Sudarshan (Sudi) Devanesen, CM, is a family medicine physician and educator, public health activist, and member of the Order of Canada. An order of which he was initiated into for his role in preventing Heart disease affecting South Asians in Canada.

Devanesen was founding president (1994–1997) of a South Asian Community Council of the Heart and Stroke Foundation of Ontario, and has both studied and educated on the risks of cardiovascular disease in the South Asian community in Canada.

Early life and education 
Devanesen is of Sri Lankan-Indian descent, born in Sri Lanka to a Sinhalese mother, and Tamil father. Devanesen's father, Chandran Devanesen, was the first Indian Principal of Madras Christian College while his mother, Savithri (Norma Amybelle) was a sister of Leslie Goonewardene, who founded Sri-Lanka's first political party, the Lanka Sama Samaja Party, and played an instrumental role in both the Indian independence movement and the Sri Lankan independence movement.
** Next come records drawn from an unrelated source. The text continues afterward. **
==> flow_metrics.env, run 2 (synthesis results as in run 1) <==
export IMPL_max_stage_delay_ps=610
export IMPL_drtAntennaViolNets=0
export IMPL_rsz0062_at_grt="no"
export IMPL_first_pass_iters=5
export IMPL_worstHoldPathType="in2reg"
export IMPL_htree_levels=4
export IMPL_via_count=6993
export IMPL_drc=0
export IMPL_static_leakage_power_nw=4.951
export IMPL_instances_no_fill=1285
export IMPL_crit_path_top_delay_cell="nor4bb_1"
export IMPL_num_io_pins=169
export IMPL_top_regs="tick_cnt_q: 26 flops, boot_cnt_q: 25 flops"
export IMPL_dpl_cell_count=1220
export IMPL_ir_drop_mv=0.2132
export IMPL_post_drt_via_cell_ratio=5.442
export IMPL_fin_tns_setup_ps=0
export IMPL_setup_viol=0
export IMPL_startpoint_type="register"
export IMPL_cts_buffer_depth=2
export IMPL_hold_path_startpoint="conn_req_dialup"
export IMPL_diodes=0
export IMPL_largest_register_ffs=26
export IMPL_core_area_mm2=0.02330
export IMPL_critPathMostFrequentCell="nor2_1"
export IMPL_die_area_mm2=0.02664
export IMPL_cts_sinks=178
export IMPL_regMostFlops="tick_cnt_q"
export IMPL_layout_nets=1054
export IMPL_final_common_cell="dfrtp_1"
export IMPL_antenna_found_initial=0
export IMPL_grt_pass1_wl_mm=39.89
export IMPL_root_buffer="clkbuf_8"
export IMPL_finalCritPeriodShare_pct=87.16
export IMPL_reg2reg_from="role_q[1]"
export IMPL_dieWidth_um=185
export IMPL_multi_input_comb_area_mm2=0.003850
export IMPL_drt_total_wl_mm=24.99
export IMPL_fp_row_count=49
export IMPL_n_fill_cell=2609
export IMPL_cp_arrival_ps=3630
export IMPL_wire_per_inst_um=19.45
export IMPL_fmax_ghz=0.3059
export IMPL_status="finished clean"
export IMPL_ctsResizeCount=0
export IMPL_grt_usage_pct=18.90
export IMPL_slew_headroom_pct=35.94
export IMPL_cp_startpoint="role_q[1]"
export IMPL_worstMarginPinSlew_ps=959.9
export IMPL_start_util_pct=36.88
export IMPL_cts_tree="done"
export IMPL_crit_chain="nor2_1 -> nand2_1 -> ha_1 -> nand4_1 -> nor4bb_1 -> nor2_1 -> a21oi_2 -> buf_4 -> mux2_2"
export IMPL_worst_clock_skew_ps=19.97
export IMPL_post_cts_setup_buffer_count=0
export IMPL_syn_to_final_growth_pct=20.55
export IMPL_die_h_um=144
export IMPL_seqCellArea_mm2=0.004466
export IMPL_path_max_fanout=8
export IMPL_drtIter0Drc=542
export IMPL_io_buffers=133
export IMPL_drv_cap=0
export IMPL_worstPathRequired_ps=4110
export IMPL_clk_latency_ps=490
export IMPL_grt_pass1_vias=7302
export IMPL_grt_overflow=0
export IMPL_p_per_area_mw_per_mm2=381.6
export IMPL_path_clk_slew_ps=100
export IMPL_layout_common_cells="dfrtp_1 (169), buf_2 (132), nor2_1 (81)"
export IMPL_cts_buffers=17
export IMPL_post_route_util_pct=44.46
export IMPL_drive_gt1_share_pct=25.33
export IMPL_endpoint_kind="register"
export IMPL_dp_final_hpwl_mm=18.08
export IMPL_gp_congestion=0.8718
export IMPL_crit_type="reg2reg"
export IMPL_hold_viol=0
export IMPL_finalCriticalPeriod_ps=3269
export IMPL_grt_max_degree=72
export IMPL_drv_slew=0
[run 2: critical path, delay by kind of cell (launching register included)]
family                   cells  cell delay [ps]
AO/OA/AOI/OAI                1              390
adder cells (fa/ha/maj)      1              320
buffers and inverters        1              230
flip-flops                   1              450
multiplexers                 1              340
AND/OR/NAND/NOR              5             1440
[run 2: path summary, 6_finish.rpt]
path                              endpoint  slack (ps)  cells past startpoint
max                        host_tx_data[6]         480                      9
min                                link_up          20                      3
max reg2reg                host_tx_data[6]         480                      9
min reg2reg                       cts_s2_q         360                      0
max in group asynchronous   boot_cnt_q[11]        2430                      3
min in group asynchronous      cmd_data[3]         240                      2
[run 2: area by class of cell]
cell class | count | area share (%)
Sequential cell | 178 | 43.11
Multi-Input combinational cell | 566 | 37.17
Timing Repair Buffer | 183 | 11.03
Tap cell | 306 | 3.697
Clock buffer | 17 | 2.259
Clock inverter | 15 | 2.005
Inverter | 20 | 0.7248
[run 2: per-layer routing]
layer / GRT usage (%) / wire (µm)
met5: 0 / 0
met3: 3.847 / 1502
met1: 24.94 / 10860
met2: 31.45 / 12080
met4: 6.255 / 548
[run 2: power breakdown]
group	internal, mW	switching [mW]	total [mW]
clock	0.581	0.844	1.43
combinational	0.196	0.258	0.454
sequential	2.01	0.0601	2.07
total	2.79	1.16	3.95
## src/hdl/blf_consts.svh

```systemverilog
// constants for the backlight fade and daylight maximum-current block
// assumes inclusion by bare name from design and bench files
`ifndef BLF_CONSTS_SVH
`define BLF_CONSTS_SVH

// register offsets on the serial link
`define BLF_REG_MAX_CURRENT   8'h0a
`define BLF_REG_FADE_RATES    8'h09
// arbitrary link address, not tied to any part
`define BLF_DEV_ADDR          7'h2b

// field layout
`define BLF_MAX_CODE_MSB      6
`define BLF_FADE_IN_MSB       3
`define BLF_FADE_OUT_LSB      4
`define BLF_MAX_RESET         8'h00
`define BLF_FADE_RESET        8'h00

// full-scale fade times in ms
`define BLF_FS_FAST_MS        100
`define BLF_FS_STEP_MS        300
`define BLF_FS_KNEE_CODE      10
`define BLF_FS_KNEE_MS        3000
`define BLF_FS_LONG_STEP_MS   500
// codes from zero to full scale
`define BLF_CODE_STEPS        127
// clock rate in kHz: cycles per ms
`define BLF_CLK_KHZ           50000

`endif

```

## src/hdl/blf_pkg.sv

```systemverilog
// types shared by the backlight fade block
// assumes nothing beyond a SystemVerilog compiler
package blf_pkg;
	typedef enum logic [2:0] {
		BLF_IDLE,
		BLF_ADDR,
		BLF_REG,
		BLF_WR,
		BLF_RD
	} blf_link_st_t;
endpackage

```

## src/hdl/blf_i2c_slave.sv

```systemverilog
// serial two-wire register slave for the backlight fade block
// assumes scl and sda are pins of another domain; sda is open drain
`timescale 1ns/10ps
`default_nettype none
`include "blf_consts.svh"

module blf_i2c_slave
	import blf_pkg::*;
(
	// clock and reset
	input  wire logic       clk,
	input  wire logic       rst_b,
	// link pins
	input  wire logic       scl_i,
	input  wire logic       sda_i,
	output logic            sda_o,
	output logic            sda_oe,
	// register side
	output logic            wr_en,
	output logic [7:0]      reg_ptr,
	output logic [7:0]      wr_data,
	input  wire logic [7:0] rd_data
);

	logic [1:0]   scl_sync_q, sda_sync_q;
	logic         scl_p_q, sda_p_q;
	blf_link_st_t st_q, st_d;
	logic [3:0]   cnt_q, cnt_d;
	logic [7:0]   sh_q, sh_d, tx_q, tx_d, ptr_q, ptr_d, wd_q, wd_d;
	logic         oe_q, oe_d, rw_q, rw_d, nack_q, nack_d, wr_q, wr_d;
	logic         lead_q, lead_d;
	logic         scl_s, sda_s, start, stop, rise, fall;

	assign scl_s = scl_sync_q[1];
	assign sda_s = sda_sync_q[1];
	assign start = scl_s & scl_p_q & sda_p_q & ~sda_s;
	assign stop  = scl_s & scl_p_q & ~sda_p_q & sda_s;
	assign rise  = scl_s & ~scl_p_q;
	assign fall  = ~scl_s & scl_p_q;

	////////////////////////////////////////////////////////////////////////////////
	always_comb begin
		st_d   = st_q;
		cnt_d  = cnt_q;
		sh_d   = sh_q;
		tx_d   = tx_q;
		ptr_d  = ptr_q;
		wd_d   = wd_q;
		oe_d   = oe_q;
		rw_d   = rw_q;
		nack_d = nack_q;
		lead_d = lead_q;
		wr_d   = 1'b0;
		if (start) begin
			st_d   = BLF_ADDR;
			cnt_d  = 4'h0;
			oe_d   = 1'b0;
			lead_d = 1'b1;
		end else if (stop) begin
			st_d   = BLF_IDLE;
			oe_d   = 1'b0;
			lead_d = 1'b0;
		end else if (st_q != BLF_IDLE) begin
			if (rise && cnt_q < 4'h8)
				sh_d = {sh_q[6:0], sda_s};
			if (rise && cnt_q == 4'h8 && st_q == BLF_RD) begin
				nack_d = sda_s;
				if (!sda_s)
					ptr_d = ptr_q + 8'h01;
			end
			// the scl fall that closes a start carries no bit; counting it
			// would shift the whole first byte by one
			if (fall && lead_q)
				lead_d = 1'b0;
			else if (fall) begin
				if (cnt_q < 4'h7) begin
					cnt_d = cnt_q + 4'h1;
					if (st_q == BLF_RD) begin
						oe_d = ~tx_q[6];
						tx_d = {tx_q[6:0], 1'b0};
					end
				end else if (cnt_q == 4'h7) begin
					cnt_d = 4'h8;
					oe_d  = 1'b1;
					unique case (st_q)
						BLF_ADDR: begin
							if (sh_q[7:1] != `BLF_DEV_ADDR) begin
								st_d = BLF_IDLE;
								oe_d = 1'b0;
							end
							rw_d = sh_q[0];
						end
						BLF_REG: ptr_d = sh_q;
						BLF_WR: begin
							wr_d = 1'b1;
							wd_d = sh_q;
						end
						BLF_RD: oe_d = 1'b0;
						BLF_IDLE: oe_d = 1'b0;
					endcase
				end else begin
					cnt_d = 4'h0;
					oe_d  = 1'b0;
					unique case (st_q)
						BLF_ADDR: begin
							st_d = rw_q ? BLF_RD : BLF_REG;
							if (rw_q) begin
								oe_d = ~rd_data[7];
								tx_d = rd_data;
							end
						end
						BLF_REG: st_d = BLF_WR;
						BLF_WR: ptr_d = ptr_q + 8'h01;
						BLF_RD: begin
							if (nack_q)
								st_d = BLF_IDLE;
							else begin
								oe_d = ~rd_data[7];
								tx_d = rd_data;
							end
						end
						BLF_IDLE: st_d = BLF_IDLE;
					endcase
				end
			end
		end
	end

	always_ff @(posedge clk) begin
		if (!rst_b) begin
			scl_sync_q <= 2'b11;
			sda_sync_q <= 2'b11;
			scl_p_q    <= 1'b1;
			sda_p_q    <= 1'b1;
			st_q       <= BLF_IDLE;
			cnt_q      <= 4'h0;
			sh_q       <= 8'h00;
			tx_q       <= 8'h00;
			ptr_q      <= 8'h00;
			wd_q       <= 8'h00;
			oe_q       <= 1'b0;
			rw_q       <= 1'b0;
			nack_q     <= 1'b0;
			wr_q       <= 1'b0;
			lead_q     <= 1'b0;
			sda_o      <= 1'b0;
		end else begin
			scl_sync_q <= {scl_sync_q[0], scl_i};
			sda_sync_q <= {sda_sync_q[0], sda_i};
			scl_p_q    <= scl_s;
			sda_p_q    <= sda_s;
			st_q       <= st_d;
			cnt_q      <= cnt_d;
			sh_q       <= sh_d;
			tx_q       <= tx_d;
			ptr_q      <= ptr_d;
			wd_q       <= wd_d;
			oe_q       <= oe_d;
			rw_q       <= rw_d;
			nack_q     <= nack_d;
			wr_q       <= wr_d;
			lead_q     <= lead_d;
			sda_o      <= 1'b0;
		end
	end

	assign sda_oe  = oe_q;
	assign wr_en   = wr_q;
	assign reg_ptr = ptr_q;
	assign wr_data = wd_q;

endmodule
`default_nettype wire

```

## src/hdl/blf_backlight_fade.sv

```systemverilog
// backlight fade-rate and daylight maximum-current registers with ramp
// assumes the host programs registers over the two-wire link pins
// Operation
// - rate code zero skips programmed ramp but still ramps in about 100 ms
// - nonzero fade-in: turning on ramps current from present value to maximum
// - each rate code time is for a full 0 to 30 mA ramp
// - shorter spans between start and end finish proportionally sooner
// - fade-in code in bits 3:0, times 0.3 s per step to 3 s, then 0.5 s per step to 5.5 s
// - disabled fading still moves current over about 100 ms, never a step
// - max-current register at 0x0a: bit 7 reserved, bits 6:0 code
// - code maps to current by square law, 0 gives 0 mA, 127 gives 30 mA
// - fade-out code in bits 7:4; ramps down to off value at its rate
`timescale 1ns/10ps
`default_nettype none
`include "blf_consts.svh"

module blf_backlight_fade
	import blf_pkg::*;
#(
	parameter int unsigned MS_CYCLES = `BLF_CLK_KHZ
)(
	// clock and reset
	input  wire logic clk,
	input  wire logic rst_b,
	// two-wire register link
	input  wire logic scl_i,
	input  wire logic sda_i,
	output logic      sda_o,
	output logic      sda_oe,
	// backlight on request pin
	input  wire logic bl_on_i,
	// led dac drive
	output logic [6:0] dac_code,
	output logic       ramp_busy
);

	////////////////////////////////////////////////////////////////////////////////
	// register file
	logic       wr_en;
	logic [7:0] reg_ptr, wr_data, rd_data;
	logic [6:0] daylight_max_current_code_q, daylight_max_current_code_d;
	logic [7:0] backlight_fade_rates_q, backlight_fade_rates_d;

	blf_i2c_slave u_link (
		.clk     (clk),
		.rst_b   (rst_b),
		.scl_i   (scl_i),
		.sda_i   (sda_i),
		.sda_o   (sda_o),
		.sda_oe  (sda_oe),
		.wr_en   (wr_en),
		.reg_ptr (reg_ptr),
		.wr_data (wr_data),
		.rd_data (rd_data)
	);

	// reserved bit 7 stores nothing and reads zero
	always_comb begin
		daylight_max_current_code_d = daylight_max_current_code_q;
		backlight_fade_rates_d      = backlight_fade_rates_q;
		if (wr_en && reg_ptr == `BLF_REG_MAX_CURRENT)
			daylight_max_current_code_d = wr_data[`BLF_MAX_CODE_MSB:0];
		if (wr_en && reg_ptr == `BLF_REG_FADE_RATES)
			backlight_fade_rates_d = wr_data;
		unique case (reg_ptr)
			`BLF_REG_MAX_CURRENT: rd_data = {1'b0, daylight_max_current_code_q};
			`BLF_REG_FADE_RATES:  rd_data = backlight_fade_rates_q;
			default:              rd_data = 8'h00;
		endcase
	end

	////////////////////////////////////////////////////////////////////////////////
	// ramp engine

	// full-scale time of a rate code in ms
	function automatic int unsigned full_scale_ms(input logic [3:0] code);
		int unsigned n;
		n = 32'(code);
		if (n == 0)
			full_scale_ms = `BLF_FS_FAST_MS;
		else if (n <= `BLF_FS_KNEE_CODE)
			full_scale_ms = n * `BLF_FS_STEP_MS;
		else
			full_scale_ms = `BLF_FS_KNEE_MS + (n - `BLF_FS_KNEE_CODE) * `BLF_FS_LONG_STEP_MS;
	endfunction

	// per-code interval: full span of 127 codes takes the full time, so a
	// shorter span takes proportionally less
	function automatic int unsigned step_cycles(input logic [3:0] code);
		int unsigned c;
		c = (full_scale_ms(code) * MS_CYCLES) / `BLF_CODE_STEPS;
		step_cycles = (c == 0) ? 1 : c;
	endfunction

	logic [1:0]  on_sync_q;
	logic [6:0]  dac_q, dac_d, target;
	logic [31:0] tick_q, tick_d, interval_w;
	logic [3:0]  cur_rate;
	logic        busy_q, busy_d, step_now;

	// off value is zero; the dim level lives outside this block
	// a new max code mid-ramp only moves the target, the ramp is not restarted
	assign target   = on_sync_q[1] ? daylight_max_current_code_q : 7'h00;
	assign cur_rate = (dac_q < target) ? backlight_fade_rates_q[`BLF_FADE_IN_MSB:0] :
		backlight_fade_rates_q[7:`BLF_FADE_OUT_LSB];
	assign interval_w = step_cycles(cur_rate);
	assign step_now   = (tick_q >= interval_w - 32'h1);

	always_comb begin
		dac_d  = dac_q;
		tick_d = tick_q;
		busy_d = (dac_q != target);
		if (dac_q == target)
			tick_d = 32'h0;
		else if (step_now) begin
			tick_d = 32'h0;
			if (dac_q < target)
				dac_d = dac_q + 7'h01;
			else
				dac_d = dac_q - 7'h01;
		end else
			tick_d = tick_q + 32'h1;
	end

	always_ff @(posedge clk) begin
		if (!rst_b) begin
			on_sync_q                   <= 2'b00;
			daylight_max_current_code_q <= 7'(`BLF_MAX_RESET);
			backlight_fade_rates_q      <= `BLF_FADE_RESET;
			dac_q                       <= 7'h00;
			tick_q                      <= 32'h0;
			busy_q                      <= 1'b0;
		end else begin
			on_sync_q                   <= {on_sync_q[0], bl_on_i};
			daylight_max_current_code_q <= daylight_max_current_code_d;
			backlight_fade_rates_q      <= backlight_fade_rates_d;
			dac_q                       <= dac_d;
			tick_q                      <= tick_d;
			busy_q                      <= busy_d;
		end
	end

	// code drives the square-law current dac directly: 0 is 0 mA, 127 is 30 mA
	assign dac_code  = dac_q;
	assign ramp_busy = busy_q;
endmodule
`default_nettype wire

```
<file path="src/rtl/pmc_pkg.sv">
// Constants for the power management configuration registers.
// Assumes byte offsets from configuration space and 32-bit data.
package pmc_pkg;

	// ************************************************************
	// Register map
	// ************************************************************
	localparam int          ADDR_W        = 8;
	localparam logic [7:0]  CAP_OFS       = 8'hC0;
	localparam logic [7:0]  CSR_OFS       = 8'hC4;
	localparam logic [7:0]  CAP_IDENT     = 8'h01;

	// ************************************************************
	// Field positions
	// ************************************************************
	localparam int          D3C_BIT       = 31;
	localparam int          WAKE_FLAG_BIT = 15;
	localparam int          DSCALE_LSB    = 13;
	localparam int          DATA_SELECT_FIELD_LSB      = 9;
	localparam int          DATA_SELECT_FIELD_W        = 4;
	localparam int          WAKE_EN_BIT   = 8;
	localparam int          PSTATE_LSB    = 0;

	// ************************************************************
	// Reset values and supported states
	// ************************************************************
	localparam logic [1:0]  DSCALE_VAL    = 2'h0;
	localparam logic [3:0]  DATA_SELECT_FIELD_RST      = 4'h0;
	localparam logic [3:0]  PSTATE_OK     = 4'hF;

	typedef enum logic [1:0]
	{
		PMC_D0    = 2'h0,
		PMC_D1    = 2'h1,
		PMC_D2    = 2'h2,
		PMC_D3HOT = 2'h3
	} pmc_pstate_t;

endpackage

</file>
<file path="src/rtl/pmc_sync.sv">
// Three-stage synchroniser for a pin level.
// Assumes one clock; the output moves only when stages two and three agree.
`timescale 1ns/1ps

module pmc_sync
(
	input  wire logic ref_clk,
	input  wire logic pin_in,
	output logic      level_out
);
	typedef struct packed
	{
		logic [2:0] stage;
		logic       level;
	} pmc_sync_t;

	pmc_sync_t st_r;
	pmc_sync_t st_nxt;

	always_comb
	begin
		st_nxt       = st_r;
		st_nxt.stage = {st_r.stage[1:0], pin_in};
		// Stage zero feeds only stage one
		if (st_r.stage[1] == st_r.stage[2])
			st_nxt.level = st_r.stage[2];
	end

	// No reset: the level is captured while reset is held, so the stages must keep sampling
	always_ff @(posedge ref_clk)
	begin
		st_r <= st_nxt;
	end

	assign level_out = st_r.level;
endmodule

</file>
<file path="src/rtl/pmc_csr.sv">
// Power management capability and control/status registers.
// Assumes configuration accesses as one-cycle strobes on ref_clk.
`timescale 1ns/1ps

module pmc_csr
(
	input  wire logic                         ref_clk,
	input  wire logic                         reset,
	input  wire logic                         power_on_reset,
	input  wire logic                         nv_d3cold_support,
	input  wire logic                         aux_power_detect,
	input  wire logic                         wake_event,
	input  wire logic                         cfg_rd,
	input  wire logic                         cfg_wr,
	input  wire logic [pmc_pkg::ADDR_W-1:0]   cfg_addr,
	input  wire logic [3:0]                   cfg_be,
	input  wire logic [31:0]                  cfg_wdata,
	output logic      [31:0]                  cfg_rdata,
	output logic                              cfg_rvalid,
	output logic      [1:0]                   power_state,
	output logic                              pme_n_o,
	output logic                              pme_n_oe_n
);
	import pmc_pkg::*;

	// ************************************************************
	// State
	// ************************************************************
	typedef struct packed
	{
		logic              d3cold_wake_support;
		logic              wake_status_flag;
		logic              wake_assert_enable;
		logic [DATA_SELECT_FIELD_W-1:0] data_select_field;
		pmc_pstate_t       power_state_field;
		logic [31:0]       rdata;
		logic              rvalid;
		logic              pme_oe_n;
	} pmc_csr_t;

	pmc_csr_t st_r;
	pmc_csr_t st_nxt;
	logic     aux_level;

	pmc_sync u_aux_sync
	(
		.ref_clk   (ref_clk),
		.pin_in    (aux_power_detect),
		.level_out (aux_level)
	);

	function automatic logic [31:0] csr_word(input pmc_csr_t s);
		logic [31:0] w;
		w                                  = '0;
		w[WAKE_FLAG_BIT]                   = s.wake_status_flag;
		w[DSCALE_LSB +: 2]                 = DSCALE_VAL;
		w[DATA_SELECT_FIELD_LSB +: DATA_SELECT_FIELD_W]              = s.data_select_field;
		w[WAKE_EN_BIT]                     = s.wake_assert_enable;
		w[PSTATE_LSB +: 2]                 = s.power_state_field;
		return w;
	endfunction

	logic csr_wr;
	logic cap_rd;
	logic csr_rd;

	assign csr_wr = cfg_wr && (cfg_addr == CSR_OFS);
	assign cap_rd = cfg_rd && (cfg_addr == CAP_OFS);
	assign csr_rd = cfg_rd && (cfg_addr == CSR_OFS);

	// ************************************************************
	// Next state
	// ************************************************************
	always_comb
	begin
		st_nxt        = st_r;
		st_nxt.rvalid = cfg_rd;
		if (reset)
		begin
			// Aux power absent forces D3cold wake support off
			st_nxt.d3cold_wake_support = nv_d3cold_support && aux_level;
			st_nxt.data_select_field   = DATA_SELECT_FIELD_RST;
			st_nxt.power_state_field   = PMC_D0;
			st_nxt.rdata               = '0;
			st_nxt.rvalid              = 1'b0;
			if (power_on_reset || !st_nxt.d3cold_wake_support)
			begin
				st_nxt.wake_status_flag   = 1'b0;
				st_nxt.wake_assert_enable = 1'b0;
			end
		end
		else
		begin
			if (csr_wr && cfg_be[1])
			begin
				if (cfg_wdata[WAKE_FLAG_BIT])
					st_nxt.wake_status_flag = 1'b0;
				st_nxt.data_select_field  = cfg_wdata[DATA_SELECT_FIELD_LSB +: DATA_SELECT_FIELD_W];
			end
			if (csr_wr && cfg_be[1])
				st_nxt.wake_assert_enable = cfg_wdata[WAKE_EN_BIT];
			// Set after clear so an event in the clear cycle survives
			if (wake_event)
				st_nxt.wake_status_flag = 1'b1;
			if (csr_wr && cfg_be[0] && PSTATE_OK[cfg_wdata[PSTATE_LSB +: 2]])
				st_nxt.power_state_field = pmc_pstate_t'(cfg_wdata[PSTATE_LSB +: 2]);
			if (cap_rd)
			begin
				st_nxt.rdata          = '0;
				st_nxt.rdata[7:0]     = CAP_IDENT;
				st_nxt.rdata[D3C_BIT] = st_r.d3cold_wake_support;
			end
			else if (csr_rd)
				st_nxt.rdata = csr_word(st_r);
			else if (cfg_rd)
				st_nxt.rdata = '0;
		end
		// Open-drain: enable low means the pin is pulled low
		st_nxt.pme_oe_n = !(st_nxt.wake_status_flag && st_nxt.wake_assert_enable);
	end

	// Power-on reset always arrives together with reset
	always_ff @(posedge ref_clk)
	begin
		st_r <= st_nxt;
	end

	assign cfg_rdata   = st_r.rdata;
	assign cfg_rvalid  = st_r.rvalid;
	assign power_state = st_r.power_state_field;
	assign pme_n_o     = 1'b0;
	assign pme_n_oe_n  = st_r.pme_oe_n;

	// ************************************************************
	// Assertions
	// ************************************************************
	property p_cap_ident;
		@(posedge ref_clk) disable iff (reset)
		cap_rd |=> cfg_rvalid && (cfg_rdata[7:0] == CAP_IDENT);
	endproperty
	a_cap_ident: assert property (p_cap_ident) else $error("capability id wrong");

	property p_wake_set;
		@(posedge ref_clk) disable iff (reset)
		wake_event |=> st_r.wake_status_flag;
	endproperty
	a_wake_set: assert property (p_wake_set) else $error("wake event lost");

	property p_wake_clear;
		@(posedge ref_clk) disable iff (reset)
		csr_wr && cfg_be[1] && cfg_wdata[WAKE_FLAG_BIT] && !wake_event |=> !st_r.wake_status_flag;
	endproperty
	a_wake_clear: assert property (p_wake_clear) else $error("wake flag not cleared");

	property p_por_flag;
		@(posedge ref_clk)
		reset && power_on_reset |=> !st_r.wake_status_flag && !st_r.wake_assert_enable;
	endproperty
	a_por_flag: assert property (p_por_flag) else $error("power-up did not clear wake state");

	property p_dscale;
		@(posedge ref_clk) disable iff (reset)
		csr_rd |=> cfg_rdata[DSCALE_LSB +: 2] == DSCALE_VAL;
	endproperty
	a_dscale: assert property (p_dscale) else $error("data scale nonzero");

	property p_data_select_field;
		@(posedge ref_clk) disable iff (reset)
		csr_wr && cfg_be[1] |=> st_r.data_select_field == $past(cfg_wdata[DATA_SELECT_FIELD_LSB +: DATA_SELECT_FIELD_W]);
	endproperty
	a_data_select_field: assert property (p_data_select_field) else $error("data select not written");

	property p_pme_gate;
		@(posedge ref_clk) disable iff (reset)
		csr_wr && cfg_be[1] && !cfg_wdata[WAKE_EN_BIT] |=> pme_n_oe_n;
	endproperty
	a_pme_gate: assert property (p_pme_gate) else $error("wake pin driven without cause");

	property p_pme_follow;
		@(posedge ref_clk) disable iff (reset)
		wake_event && st_r.wake_assert_enable && !csr_wr |=> !pme_n_oe_n;
	endproperty
	a_pme_follow: assert property (p_pme_follow) else $error("wake pin not driven");

	property p_pstate;
		@(posedge ref_clk) disable iff (reset)
		csr_wr && cfg_be[0] |=> power_state ==
			(PSTATE_OK[$past(cfg_wdata[1:0])] ? $past(cfg_wdata[1:0]) : $past(power_state));
	endproperty
	a_pstate: assert property (p_pstate) else $error("power state write wrong");

	property p_d3c;
		@(posedge ref_clk) disable iff (reset)
		$fell(reset) |-> st_r.d3cold_wake_support == ($past(nv_d3cold_support) && $past(aux_level));
	endproperty
	a_d3c: assert property (p_d3c) else $error("D3cold support not captured");
endmodule

</file>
Devanesen studied at Bishop Cotton Boys' School in Bangalore, Madras Christian College of the University of Madras, and the Christian Medical College in Vellore, all in India.

Career 
Devanesen began his medical practice in remote villages in Tamil Nadu and Rajasthan.

In 1972, he immigrated to Canada. After briefly training at Janeway Children's Hospital at Memorial University of Newfoundland in St. John's, Newfoundland, he moved to Toronto He joined the Post Graduate programme in Family Medicine at St Michael's Hospital.. He began study at St. Michael's Hospital and the Faculty of Medicine of the University of Toronto in 1973; he would eventually become chief of family and community medicine at St. Michael's Hospital from 1988 to 1998 and is today an Associate professor at the University of Toronto. He was medical director of the Broadview Community Health Clinic from 1980 to 1989. He also served as physician for the Fred Victor Centre, a downtown Toronto mission serving the homeless, and on the board of directors of Casey House, a hospice serving HIV/AIDS patients.

He earned his Master of Clinical Science degree from the University of Western Ontario in 1990, and is a Fellow of the College of Family Physicians of Canada.

Medical beliefs 
An advocate of holistic medicine, Devanesen's practice integrates the medical and biopsychosocial models of health care. Particularly concerned with prevention of disease and interested in cardiovascular disease, he became founding president (1994–1997) of a South Asian Community Council of the Heart and Stroke Foundation of Ontario, and has studied and educated the Canadian Community on the risks of cardiovascular disease amongst the South Asians.

Personal life 
Devanesen was appointed Member of the Order of Canada on 30 May 2001, and invested with the honour on 4 December 2001. His citation into the Order called him "a positive role model and mentor to hundreds of medical residents, family physicians and nurse practitioners."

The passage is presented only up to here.